Life Care Services has earned the highest overall score in the J.D. Power 2019 U.S. Senior Living Satisfaction Study, the results of which were released Thursday.
The Des Moines, IA-based organization — No. 2 on the American Seniors Housing Association’s list of the country’s largest senior living operators and No. 3 on Argentum’s list — had an overall satisfaction score of 843 on a 1,000-point scale, making it “among the best,” according to J.D. Power. Life Care Services also achieved the highest score possible in all seven study factors: resident services and activities, community staff, food and beverage, new resident orientation, resident cost, community and grounds, and resident apartment unit.
Sunrise Senior Living and Five Star Senior Living also were deemed “better than most,” and Senior Lifestyle also scored above the industry average.
J.D. Power surveyed 3,021 people who have lived in U.S. independent living, assisted living or memory care communities within the past five years, or family members and friends who make decisions for them. The survey was conducted between June and August, and a total of 441 surveys were completed for Life Care Services.
“Our company is privileged to serve nearly 35,000 seniors across the nation. The J.D. Power award represents the voice of the senior living customer, and I can’t think of a more important voice than that of the residents we serve,” Joel Nelson, president and CEO of LCS, the parent company of Life Care Services, said in a statement. “I continue to be inspired by the passion our employees have for our industry and for the seniors they serve.

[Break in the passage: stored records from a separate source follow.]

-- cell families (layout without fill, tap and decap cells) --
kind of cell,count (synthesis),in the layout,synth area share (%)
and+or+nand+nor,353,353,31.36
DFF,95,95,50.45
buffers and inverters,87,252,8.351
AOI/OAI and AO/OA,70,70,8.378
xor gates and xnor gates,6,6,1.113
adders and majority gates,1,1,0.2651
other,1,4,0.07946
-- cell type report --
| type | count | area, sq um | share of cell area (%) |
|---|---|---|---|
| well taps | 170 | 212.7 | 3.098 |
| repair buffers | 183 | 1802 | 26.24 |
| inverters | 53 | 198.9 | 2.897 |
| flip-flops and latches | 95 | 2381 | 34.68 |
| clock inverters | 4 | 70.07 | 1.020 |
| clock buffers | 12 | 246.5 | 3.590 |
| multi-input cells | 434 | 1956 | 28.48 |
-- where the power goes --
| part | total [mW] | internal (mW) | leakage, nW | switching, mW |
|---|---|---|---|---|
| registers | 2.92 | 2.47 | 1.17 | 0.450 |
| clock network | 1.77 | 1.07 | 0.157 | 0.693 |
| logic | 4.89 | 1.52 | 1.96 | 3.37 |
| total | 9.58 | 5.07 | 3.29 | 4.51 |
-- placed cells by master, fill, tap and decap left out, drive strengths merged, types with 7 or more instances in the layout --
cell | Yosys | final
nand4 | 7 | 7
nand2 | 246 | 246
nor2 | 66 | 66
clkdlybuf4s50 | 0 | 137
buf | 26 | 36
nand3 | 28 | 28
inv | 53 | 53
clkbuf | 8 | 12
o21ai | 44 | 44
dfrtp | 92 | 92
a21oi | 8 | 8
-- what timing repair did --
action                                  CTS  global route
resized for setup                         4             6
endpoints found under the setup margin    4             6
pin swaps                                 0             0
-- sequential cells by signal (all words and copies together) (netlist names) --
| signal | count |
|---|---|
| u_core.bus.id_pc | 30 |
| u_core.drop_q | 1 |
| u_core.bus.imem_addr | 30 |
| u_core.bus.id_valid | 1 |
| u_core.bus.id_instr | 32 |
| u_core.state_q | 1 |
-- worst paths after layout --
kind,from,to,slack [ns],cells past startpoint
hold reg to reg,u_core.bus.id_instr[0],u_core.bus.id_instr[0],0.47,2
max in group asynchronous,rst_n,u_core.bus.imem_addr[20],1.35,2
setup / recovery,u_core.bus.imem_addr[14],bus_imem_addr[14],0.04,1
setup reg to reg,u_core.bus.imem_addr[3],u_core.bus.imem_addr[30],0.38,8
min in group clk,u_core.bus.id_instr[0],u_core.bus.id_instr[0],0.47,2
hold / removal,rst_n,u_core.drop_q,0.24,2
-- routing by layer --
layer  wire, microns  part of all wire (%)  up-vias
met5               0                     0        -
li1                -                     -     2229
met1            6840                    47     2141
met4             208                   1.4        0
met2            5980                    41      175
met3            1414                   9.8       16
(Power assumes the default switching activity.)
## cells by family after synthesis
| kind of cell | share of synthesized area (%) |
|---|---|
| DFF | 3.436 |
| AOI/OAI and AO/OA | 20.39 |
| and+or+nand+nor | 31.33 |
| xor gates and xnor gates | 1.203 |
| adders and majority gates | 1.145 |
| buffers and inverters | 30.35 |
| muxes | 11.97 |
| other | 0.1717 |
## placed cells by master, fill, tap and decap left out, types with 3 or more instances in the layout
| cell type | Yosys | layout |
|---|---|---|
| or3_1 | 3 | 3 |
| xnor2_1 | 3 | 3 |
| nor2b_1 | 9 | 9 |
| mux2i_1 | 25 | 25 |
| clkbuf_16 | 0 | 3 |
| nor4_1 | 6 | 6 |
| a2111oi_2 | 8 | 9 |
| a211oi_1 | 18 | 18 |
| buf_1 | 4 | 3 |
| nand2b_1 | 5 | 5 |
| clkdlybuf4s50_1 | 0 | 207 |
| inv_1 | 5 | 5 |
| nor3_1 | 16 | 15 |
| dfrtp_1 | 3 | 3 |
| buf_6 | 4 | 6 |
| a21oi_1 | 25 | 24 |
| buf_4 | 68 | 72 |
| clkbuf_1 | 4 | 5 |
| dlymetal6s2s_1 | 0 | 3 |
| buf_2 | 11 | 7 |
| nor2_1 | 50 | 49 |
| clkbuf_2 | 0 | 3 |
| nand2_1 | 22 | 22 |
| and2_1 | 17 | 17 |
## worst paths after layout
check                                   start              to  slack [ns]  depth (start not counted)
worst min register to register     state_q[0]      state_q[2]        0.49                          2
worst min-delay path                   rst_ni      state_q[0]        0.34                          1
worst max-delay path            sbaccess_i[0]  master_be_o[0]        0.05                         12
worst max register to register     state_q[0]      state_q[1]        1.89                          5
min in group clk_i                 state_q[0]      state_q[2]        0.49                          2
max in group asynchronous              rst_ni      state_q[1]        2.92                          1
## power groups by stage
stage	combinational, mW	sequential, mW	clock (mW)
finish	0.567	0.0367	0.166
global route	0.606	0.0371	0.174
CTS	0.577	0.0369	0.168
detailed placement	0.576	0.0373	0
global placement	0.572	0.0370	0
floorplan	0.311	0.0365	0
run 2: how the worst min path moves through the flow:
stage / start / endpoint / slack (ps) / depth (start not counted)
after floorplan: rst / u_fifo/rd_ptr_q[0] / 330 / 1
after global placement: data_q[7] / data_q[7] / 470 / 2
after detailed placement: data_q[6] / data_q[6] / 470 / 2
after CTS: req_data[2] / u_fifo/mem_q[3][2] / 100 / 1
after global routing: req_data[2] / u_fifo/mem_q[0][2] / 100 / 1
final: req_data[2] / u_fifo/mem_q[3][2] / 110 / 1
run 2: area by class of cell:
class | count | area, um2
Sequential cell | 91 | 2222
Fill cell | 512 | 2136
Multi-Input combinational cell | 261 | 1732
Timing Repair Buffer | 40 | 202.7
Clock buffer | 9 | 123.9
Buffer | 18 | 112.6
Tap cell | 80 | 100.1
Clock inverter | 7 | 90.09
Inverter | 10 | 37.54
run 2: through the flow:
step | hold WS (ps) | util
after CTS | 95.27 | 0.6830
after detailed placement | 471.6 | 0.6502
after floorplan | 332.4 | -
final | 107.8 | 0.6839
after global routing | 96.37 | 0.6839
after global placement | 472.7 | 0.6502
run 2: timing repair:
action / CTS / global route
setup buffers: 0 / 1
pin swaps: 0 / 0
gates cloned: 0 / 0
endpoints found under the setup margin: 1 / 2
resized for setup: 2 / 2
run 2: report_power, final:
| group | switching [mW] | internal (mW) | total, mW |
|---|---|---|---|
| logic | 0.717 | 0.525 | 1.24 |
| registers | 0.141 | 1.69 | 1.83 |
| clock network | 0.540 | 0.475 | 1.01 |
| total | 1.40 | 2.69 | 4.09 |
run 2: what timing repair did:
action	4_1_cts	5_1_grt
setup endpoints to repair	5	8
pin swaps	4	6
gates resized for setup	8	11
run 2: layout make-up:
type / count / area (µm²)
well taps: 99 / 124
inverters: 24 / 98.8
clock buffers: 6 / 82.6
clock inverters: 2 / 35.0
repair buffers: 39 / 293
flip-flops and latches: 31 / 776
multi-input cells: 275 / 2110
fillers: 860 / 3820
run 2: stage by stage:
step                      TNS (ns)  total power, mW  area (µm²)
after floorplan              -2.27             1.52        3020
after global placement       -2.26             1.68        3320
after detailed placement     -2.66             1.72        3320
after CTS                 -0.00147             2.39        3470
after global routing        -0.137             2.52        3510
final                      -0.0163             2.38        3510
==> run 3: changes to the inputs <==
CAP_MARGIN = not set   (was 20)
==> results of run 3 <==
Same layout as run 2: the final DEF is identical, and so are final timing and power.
===== src/rtl/cache_pkg.sv =====
// Shared types and width helpers for the direct-mapped write-through cache.
package cache_pkg;

   typedef enum logic [1:0] {
      C_IDLE  = 2'd0,
      C_FILL  = 2'd1,
      C_WRITE = 2'd2
   } state_t;

   function automatic int index_w(input int lines);
      return $clog2(lines);
   endfunction

   function automatic int tag_w(input int addr_w, input int lines);
      return addr_w - $clog2(lines);
   endfunction

endpackage


===== src/rtl/cache_array.sv =====
// Valid/tag/data storage: one combinational read port, one write port, bulk valid clear.
module cache_array
   import cache_pkg::*;
#(
   parameter int ADDR_W = 32,
   parameter int DATA_W = 32,
   parameter int LINES  = 16,
   localparam int INDEX_W = index_w(LINES),
   localparam int TAG_W   = tag_w(ADDR_W, LINES)
) (
   input  logic               clk,
   input  logic               rst_n,
   input  logic               clr,
   input  logic [INDEX_W-1:0] rd_idx,
   output logic               rd_valid,
   output logic [TAG_W-1:0]   rd_tag,
   output logic [DATA_W-1:0]  rd_data,
   input  logic               we,
   input  logic [INDEX_W-1:0] wr_idx,
   input  logic [TAG_W-1:0]   wr_tag,
   input  logic [DATA_W-1:0]  wr_data
);

   logic [LINES-1:0]  valid;
   logic [TAG_W-1:0]  tags  [LINES];
   logic [DATA_W-1:0] words [LINES];

   // Only valid bits carry reset state; tag/data are meaningless while invalid.
   always_ff @(posedge clk or negedge rst_n) begin
      if (!rst_n) begin
         valid <= '0;
      end else if (clr) begin
         valid <= '0;
      end else if (we) begin
         valid[wr_idx] <= 1'b1;
      end
   end

   always_ff @(posedge clk) begin
      if (we) begin
         tags[wr_idx]  <= wr_tag;
         words[wr_idx] <= wr_data;
      end
   end

   assign rd_valid = valid[rd_idx];
   assign rd_tag   = tags[rd_idx];
   assign rd_data  = words[rd_idx];

endmodule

We are grateful for and humbled by this honor.”
Sunrise, with an overall score of 794, ranked second on the 2019 list, and Five Star, with an overall score of 787, ranked third, making them “better than most,” according to J.D. Power.

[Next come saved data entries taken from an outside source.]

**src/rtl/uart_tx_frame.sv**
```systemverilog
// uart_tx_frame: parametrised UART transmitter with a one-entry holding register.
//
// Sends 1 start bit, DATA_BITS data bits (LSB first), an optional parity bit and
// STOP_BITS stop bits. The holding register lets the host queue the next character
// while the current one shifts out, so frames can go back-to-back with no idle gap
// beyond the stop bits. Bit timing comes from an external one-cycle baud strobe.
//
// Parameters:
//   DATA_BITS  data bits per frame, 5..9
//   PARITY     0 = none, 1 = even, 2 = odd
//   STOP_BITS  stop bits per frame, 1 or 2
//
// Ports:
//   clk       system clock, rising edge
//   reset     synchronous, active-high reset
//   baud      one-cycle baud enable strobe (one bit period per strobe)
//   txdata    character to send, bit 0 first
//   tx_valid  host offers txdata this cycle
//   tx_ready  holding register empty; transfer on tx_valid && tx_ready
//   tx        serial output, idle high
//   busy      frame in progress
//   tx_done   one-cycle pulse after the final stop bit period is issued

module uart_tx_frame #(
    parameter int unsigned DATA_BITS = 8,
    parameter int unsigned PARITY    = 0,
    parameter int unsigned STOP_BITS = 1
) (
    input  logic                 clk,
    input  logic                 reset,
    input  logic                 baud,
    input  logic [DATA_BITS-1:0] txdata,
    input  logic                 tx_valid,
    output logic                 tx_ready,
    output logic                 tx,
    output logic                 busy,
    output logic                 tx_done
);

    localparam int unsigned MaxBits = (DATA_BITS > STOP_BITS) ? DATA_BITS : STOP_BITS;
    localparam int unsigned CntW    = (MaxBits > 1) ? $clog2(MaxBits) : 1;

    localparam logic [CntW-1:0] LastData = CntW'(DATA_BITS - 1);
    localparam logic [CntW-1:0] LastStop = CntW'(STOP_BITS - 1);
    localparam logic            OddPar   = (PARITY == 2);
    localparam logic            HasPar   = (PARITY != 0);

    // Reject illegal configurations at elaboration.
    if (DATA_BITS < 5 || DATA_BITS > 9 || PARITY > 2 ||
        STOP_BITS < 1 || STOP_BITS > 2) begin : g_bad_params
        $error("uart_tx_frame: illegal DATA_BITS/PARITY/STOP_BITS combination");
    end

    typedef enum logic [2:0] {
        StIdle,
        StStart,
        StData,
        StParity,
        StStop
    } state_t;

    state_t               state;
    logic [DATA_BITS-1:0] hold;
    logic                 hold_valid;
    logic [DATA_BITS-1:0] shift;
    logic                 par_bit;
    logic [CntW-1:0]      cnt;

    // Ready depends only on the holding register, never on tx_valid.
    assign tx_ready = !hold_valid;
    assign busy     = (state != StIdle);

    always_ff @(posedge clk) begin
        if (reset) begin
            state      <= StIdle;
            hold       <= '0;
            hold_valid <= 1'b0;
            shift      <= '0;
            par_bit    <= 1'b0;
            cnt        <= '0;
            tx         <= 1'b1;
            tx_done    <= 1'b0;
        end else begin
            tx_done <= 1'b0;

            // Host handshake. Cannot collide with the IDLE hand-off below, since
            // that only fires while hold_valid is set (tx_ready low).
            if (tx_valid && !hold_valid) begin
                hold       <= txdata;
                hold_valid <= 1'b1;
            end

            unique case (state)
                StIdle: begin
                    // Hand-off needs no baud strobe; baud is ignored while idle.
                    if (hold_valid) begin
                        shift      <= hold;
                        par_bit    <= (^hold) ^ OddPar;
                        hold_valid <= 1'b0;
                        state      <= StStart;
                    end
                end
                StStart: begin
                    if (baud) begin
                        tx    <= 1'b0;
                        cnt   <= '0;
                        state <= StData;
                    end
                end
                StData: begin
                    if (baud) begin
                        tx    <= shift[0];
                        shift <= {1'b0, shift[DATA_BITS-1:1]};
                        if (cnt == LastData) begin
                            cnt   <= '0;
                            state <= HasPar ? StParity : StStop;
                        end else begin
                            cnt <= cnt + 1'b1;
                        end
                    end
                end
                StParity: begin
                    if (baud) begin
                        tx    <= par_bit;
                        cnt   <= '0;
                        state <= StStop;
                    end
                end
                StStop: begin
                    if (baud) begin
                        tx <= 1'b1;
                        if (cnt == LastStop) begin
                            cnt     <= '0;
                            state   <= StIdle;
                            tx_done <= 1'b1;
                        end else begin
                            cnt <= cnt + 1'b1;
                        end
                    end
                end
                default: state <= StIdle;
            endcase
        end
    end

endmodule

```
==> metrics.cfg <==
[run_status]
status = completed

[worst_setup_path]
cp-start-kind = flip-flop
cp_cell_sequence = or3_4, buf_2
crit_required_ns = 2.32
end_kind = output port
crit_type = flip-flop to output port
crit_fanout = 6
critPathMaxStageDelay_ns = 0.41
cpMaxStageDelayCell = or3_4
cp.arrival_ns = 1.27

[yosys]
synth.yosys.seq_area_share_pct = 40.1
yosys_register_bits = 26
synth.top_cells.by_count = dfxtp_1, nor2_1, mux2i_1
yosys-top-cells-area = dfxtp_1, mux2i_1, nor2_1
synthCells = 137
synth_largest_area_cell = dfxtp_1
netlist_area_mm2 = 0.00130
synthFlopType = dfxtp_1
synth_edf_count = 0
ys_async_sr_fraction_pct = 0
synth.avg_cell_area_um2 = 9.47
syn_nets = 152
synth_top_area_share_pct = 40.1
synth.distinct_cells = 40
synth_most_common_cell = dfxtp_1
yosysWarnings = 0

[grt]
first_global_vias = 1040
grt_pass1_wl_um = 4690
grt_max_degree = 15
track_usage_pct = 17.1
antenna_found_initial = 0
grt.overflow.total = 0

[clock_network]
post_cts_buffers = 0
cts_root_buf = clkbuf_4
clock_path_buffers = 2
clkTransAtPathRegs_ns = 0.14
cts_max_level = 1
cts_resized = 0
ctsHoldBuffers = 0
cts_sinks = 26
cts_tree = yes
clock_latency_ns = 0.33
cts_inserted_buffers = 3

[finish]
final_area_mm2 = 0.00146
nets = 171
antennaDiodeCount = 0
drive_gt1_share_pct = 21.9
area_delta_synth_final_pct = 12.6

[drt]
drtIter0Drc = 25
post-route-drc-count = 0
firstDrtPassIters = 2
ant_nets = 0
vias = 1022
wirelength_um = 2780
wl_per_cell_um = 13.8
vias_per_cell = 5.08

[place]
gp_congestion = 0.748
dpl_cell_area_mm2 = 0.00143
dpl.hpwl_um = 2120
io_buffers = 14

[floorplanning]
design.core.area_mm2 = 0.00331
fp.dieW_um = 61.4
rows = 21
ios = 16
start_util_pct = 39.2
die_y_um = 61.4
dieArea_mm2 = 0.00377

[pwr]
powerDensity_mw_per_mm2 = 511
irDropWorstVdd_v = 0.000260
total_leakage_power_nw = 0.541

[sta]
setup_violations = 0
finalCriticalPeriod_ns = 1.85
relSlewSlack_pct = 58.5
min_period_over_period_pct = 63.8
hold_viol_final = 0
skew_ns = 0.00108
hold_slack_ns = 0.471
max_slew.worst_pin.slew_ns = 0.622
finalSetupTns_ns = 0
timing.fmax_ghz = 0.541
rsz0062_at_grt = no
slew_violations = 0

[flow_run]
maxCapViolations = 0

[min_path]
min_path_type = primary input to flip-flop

Senior Lifestyle also scored above the industry average score of 770, with a total score of 781. Brookdale Senior Living placed near the industry average, with a total score of 768.
Atria Senior Living (739), Holiday Retirement (730) and Capital Senior Living (727) also were ranked.
See more details about the organizations’ total and individual factor scores here.
J.D. Power funds the study independently, using responses from third-party sources such as online panels and a list of respondent mailing addresses, Greg Truex, the company’s managing director of health intelligence, told McKnight’s Senior Living.
“Then, any provider or community can subscribe to the information we collected in order to benchmark themselves with the data they collect, or partner with J.D. Power to collect Voice of the Customer data on their behalf to benchmark their performance and develop a customer satisfaction roadmap, using industry best practices, to exceed resident expectations,” he said.
Key findings of the study could be beneficial to all senior living providers. The survey revealed:
- Higher overall resident satisfaction scores are directly correlated with increased referrals and reduced turnover. Among those residents whose overall satisfaction with a community is 900 or higher (on a 1,000-point scale), 91% say they “definitely will” stay in the community, and 90% would recommend the community to friends and family. Conversely, when satisfaction scores are lower than 600, just 6% of residents say they will remain in the community, and 9% would recommend it.
- Location was the most important factor in community selection, but staff / service quality was No. 2. 45% of residents said the quality of staff and services led them to choose the community in which they live. Only convenience of location ranked higher (54%).
- In-person orientation plays a major role in building a feeling of community. Overall satisfaction among residents who participated in an in-person orientation averaged 146 points higher than among those who had not had an orientation. Twenty percent of residents said that they had not received an in-person orientation.
- Personalized attention matters. Overall satisfaction scores increased 89 points when staff members performed six or more positive tasks indicating that they care for residents on a personal level. Such tasks included knowing personal details about the resident, communicating clearly, offering to assist with issues and greeting residents in a friendly manner. Industry-wide, just 53% of residents said community staff deliver on these criteria.